Creutzfeldt-Jakob disease was named after the two doctors from Austria who in 1920 separately described a total of six patients with peculiar neurological illnesses. Although the illnesses were not very similar, the appearances of the brain when viewed under the microscope were alike; many of the normal brain nerve cells had died, and the brain had developed numerous tiny holes, too small to be seen by the naked eye, and a meshwork of delicate fibres. The entire appearance resembled a microscopic "sponge", and thus was born the expression "spongiform encephalopathy".

After this first recognition, more cases throughout the world came to be described that had similar features. Eventually, in 1957, two English doctors, Nevin and McMenemey, were able to identify particular features of the illness that sufferers had in common.

Creutzfeldt-Jakob disease (CJD) occurs worldwide, from Chile to Japan, and from Australia to the United States. There is approximately one new case per two million people per year. The most common age of onset is over the age of 55, but it appears to be rare over the age of 80.

CJD can affect more than one member of a family but this is rare. In these instances, the family are usually already aware that the disease has occurred in a relative.

Individuals affected by CJD usually succumb within 6 months of the onset of the disease, often through pneumonia. In only 10% of cases does the disease run a more prolonged course of 2-5 years, and in these cases, the first years may only involve loss of memory and some difficulty with complex tasks.

The exact time of onset of the illness can be very difficult to determine. Often at first there are subtle lapses in memory for day-to-day events, although sometimes mood changes, in particular, loss of interest and withdrawal from involvement in social activities are apparent. Decline in ability at work for tasks that were previously simple is often noted. At this point, the illness may be passed off by friends, relatives, and doctors as mild depression. However, within a few weeks other features can quickly appear: a vague unsteadiness and hesitancy in walking, deteriorating vision, slight slurring and slowing of speech, and difficulties in holding everyday conversation. There is usually a rapid downhill course, with the development of incontinence of urine, jerky movements, shakiness, stiffness of limbs, and the loss of the ability to move or speak.

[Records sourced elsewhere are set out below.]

$ cat src/pkg/spdc_pkg.sv
// constants of the switch port device control register bank
//==============================================================
`default_nettype none
package spdc_pkg;
   //==============================================================
   // bus and map
   localparam int ADDR_W = 12;
   localparam int DATA_W = 32;
   localparam logic [11:0] OFS_CAP = 12'h0c4;
   localparam logic [11:0] OFS_CTRL = 12'h0c8;
   localparam logic [11:0] OFS_IRQ_ST = 12'h100;
   localparam logic [11:0] OFS_IRQ_MASK = 12'h104;
   //==============================================================
   // field positions of the control word
   localparam int EN_LSB = 0;
   localparam int EN_W = 4;
   localparam int MPS_LSB = 5;
   localparam int MPS_W = 3;
   localparam int AUX_BIT = 10;
   localparam int SEEN_LSB = 16;
   //==============================================================
   // payload codes and reset values
   localparam logic [2:0] MPS_128 = 3'h0;
   localparam logic [2:0] MPS_256 = 3'h1;
   localparam logic [2:0] MPS_512 = 3'h2;
   localparam logic [9:0] BYTES_128 = 10'h080;
   localparam logic [9:0] BYTES_256 = 10'h100;
   localparam logic [9:0] BYTES_512 = 10'h200;
   localparam logic [3:0] EN_RST = 4'h0;
   localparam logic [2:0] MPS_RST = 3'h0;
   localparam logic AUX_RST = 1'b0;
   localparam logic [3:0] MASK_RST = 4'h0;
endpackage
`default_nettype wire

$ cat src/logic/spdc_regs.sv
// device control register bank of one switch port, apb slave
//
// Design decision made here: the APB register port.
`timescale 1ns/10ps
`default_nettype none
module spdc_regs
   import spdc_pkg::*;
(
   input wire logic pclk,
   input wire logic presetn,
   input wire logic psel,
   input wire logic penable,
   input wire logic pwrite,
   input wire logic [ADDR_W-1:0] paddr,
   input wire logic [DATA_W-1:0] pwdata,
   input wire logic [3:0] pstrb,
   output logic pready,
   output logic [DATA_W-1:0] prdata,
   output logic pslverr,
   input wire logic strap_mps_512,
   input wire logic [3:0] err_detect,
   output logic [3:0] err_msg,
   output logic [2:0] max_payload_code,
   output logic [9:0] max_payload_bytes,
   output logic aux_power_enable,
   output logic irq
);

   //==============================================================
   // state
   typedef struct packed {
      logic strap_s1;
      logic strap_s2;
      logic [2:0] cap;
      logic [3:0] err_en;
      logic [2:0] mps;
      logic aux_en;
      logic [3:0] err_seen;
      logic [3:0] irq_st;
      logic [3:0] irq_mask;
      logic [3:0] msg;
      logic [9:0] bytes;
      logic irq;
      logic pready;
      logic pslverr;
      logic [31:0] prdata;
   } spdc_state_s;

   localparam spdc_state_s ST_RST = '{
      strap_s1: 1'b0,
      strap_s2: 1'b0,
      cap: MPS_256,
      err_en: EN_RST,
      mps: MPS_RST,
      aux_en: AUX_RST,
      err_seen: 4'h0,
      irq_st: 4'h0,
      irq_mask: MASK_RST,
      msg: 4'h0,
      bytes: BYTES_128,
      irq: 1'b0,
      pready: 1'b0,
      pslverr: 1'b0,
      prdata: 32'h0
   };

   spdc_state_s st;
   spdc_state_s next_st;

   //==============================================================
   // decoding
   function automatic logic is_mapped(input logic [ADDR_W-1:0] a);
      is_mapped = (a == OFS_CAP) || (a == OFS_CTRL) || (a == OFS_IRQ_ST) || (a == OFS_IRQ_MASK);
   endfunction

   // reserved codes exceed every capability, so the clamp also covers them
   function automatic logic [2:0] clamp_mps(input logic [2:0] code, input logic [2:0] cap);
      clamp_mps = (code > cap) ? cap : code;
   endfunction

   function automatic logic [9:0] mps_bytes(input logic [2:0] code);
      unique case (code)
         MPS_128: mps_bytes = BYTES_128;
         MPS_256: mps_bytes = BYTES_256;
         MPS_512: mps_bytes = BYTES_512;
         default: mps_bytes = BYTES_128;
      endcase
   endfunction

   //==============================================================
   // bus phases
   logic access_first;
   logic access_done;
   logic wr_commit;

   // one wait state: read data is latched on the first access edge, writes commit on the second
   assign access_first = psel && penable && !st.pready;
   assign access_done = psel && penable && st.pready;
   assign wr_commit = access_done && pwrite && is_mapped(paddr);

   //==============================================================
   // next state
   always_comb begin
      next_st = st;
      // strap is static; sampled through two flops all the same
      next_st.strap_s1 = strap_mps_512;
      next_st.strap_s2 = st.strap_s1;
      next_st.cap = st.strap_s2 ? MPS_512 : MPS_256;
      next_st.pready = 1'b0;
      next_st.pslverr = 1'b0;
      next_st.msg = err_detect & st.err_en;
      if (access_first) begin
         next_st.pready = 1'b1;
         next_st.pslverr = !is_mapped(paddr);
         next_st.prdata = 32'h0;
         if (!pwrite) begin
            unique case (paddr)
               OFS_CAP: next_st.prdata = {29'h0, st.cap};
               // bits 4, 8, 9, 11, 15:12 and above 19 are constant zero
               OFS_CTRL: next_st.prdata = {12'h0, st.err_seen, 5'h0, st.aux_en, 2'h0, st.mps, 1'b0,
                                           st.err_en};
               OFS_IRQ_ST: next_st.prdata = {28'h0, st.irq_st};
               OFS_IRQ_MASK: next_st.prdata = {28'h0, st.irq_mask};
               default: next_st.prdata = 32'h0;
            endcase
         end
      end
      if (wr_commit) begin
         unique case (paddr)
            OFS_CTRL: begin
               if (pstrb[0]) begin
                  next_st.err_en = pwdata[EN_LSB+:EN_W];
                  next_st.mps = clamp_mps(pwdata[MPS_LSB+:MPS_W], st.cap);
               end
               if (pstrb[1]) begin
                  next_st.aux_en = pwdata[AUX_BIT];
               end
               if (pstrb[2]) begin
                  next_st.err_seen = st.err_seen & ~pwdata[SEEN_LSB+:EN_W];
               end
            end
            OFS_IRQ_ST: begin
               if (pstrb[0]) begin
                  next_st.irq_st = st.irq_st & ~pwdata[3:0];
               end
            end
            OFS_IRQ_MASK: begin
               if (pstrb[0]) begin
                  next_st.irq_mask = pwdata[3:0];
               end
            end
            default: begin
            end
         endcase
      end
      // set wins over a clear in the same cycle
      for (int i = 0; i < EN_W; i++) begin
         if (err_detect[i]) begin
            next_st.err_seen[i] = 1'b1;
            next_st.irq_st[i] = 1'b1;
         end
      end
      next_st.bytes = mps_bytes(next_st.mps);
      next_st.irq = |(next_st.irq_st & next_st.irq_mask);
   end

   //==============================================================
   // registers
   always_ff @(posedge pclk or negedge presetn) begin
      if (!presetn) begin
         st <= ST_RST;
      end else begin
         st <= next_st;
      end
   end

   //==============================================================
   // outputs
   assign pready = st.pready;
   assign prdata = st.prdata;
   assign pslverr = st.pslverr;
   assign err_msg = st.msg;
   assign max_payload_code = st.mps;
   assign max_payload_bytes = st.bytes;
   assign aux_power_enable = st.aux_en;
   assign irq = st.irq;

   logic wr_ctrl_lo;
   logic wr_ctrl_hi;
   logic rd_ctrl_done;
   logic wr_ctrl_seen;
   assign wr_ctrl_seen = wr_commit && (paddr == OFS_CTRL) && pstrb[2];
   assign wr_ctrl_lo = wr_commit && (paddr == OFS_CTRL) && pstrb[0];
   assign wr_ctrl_hi = wr_commit && (paddr == OFS_CTRL) && pstrb[1];
   assign rd_ctrl_done = access_done && !pwrite && (paddr == OFS_CTRL);
endmodule
`default_nettype wire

Mercifully, only in the very early stages are the patients aware of anything amiss, and usually complain of clumsiness, feeling muddled or blurring of eyesight. As the disease progresses they lose awareness of their surroundings and of their disabilities. Some of the agitation that may be seen is a reflex phenomenon rather than true distress, this is particularly the case in regards to the shakiness.

As already mentioned, many of the initial symptoms can be confused with a depressive illness, but the telling feature is usually the rapidity with which other signs appear. It must be emphasised that only in very rare instances does the presence of mild forgetfulness and vague unsteadiness herald the development of CJD.

Sadly, there is no known cure or treatment that can halt the progress of the disease. However there are many drugs which can be used to make the last weeks and months easier for the sufferer.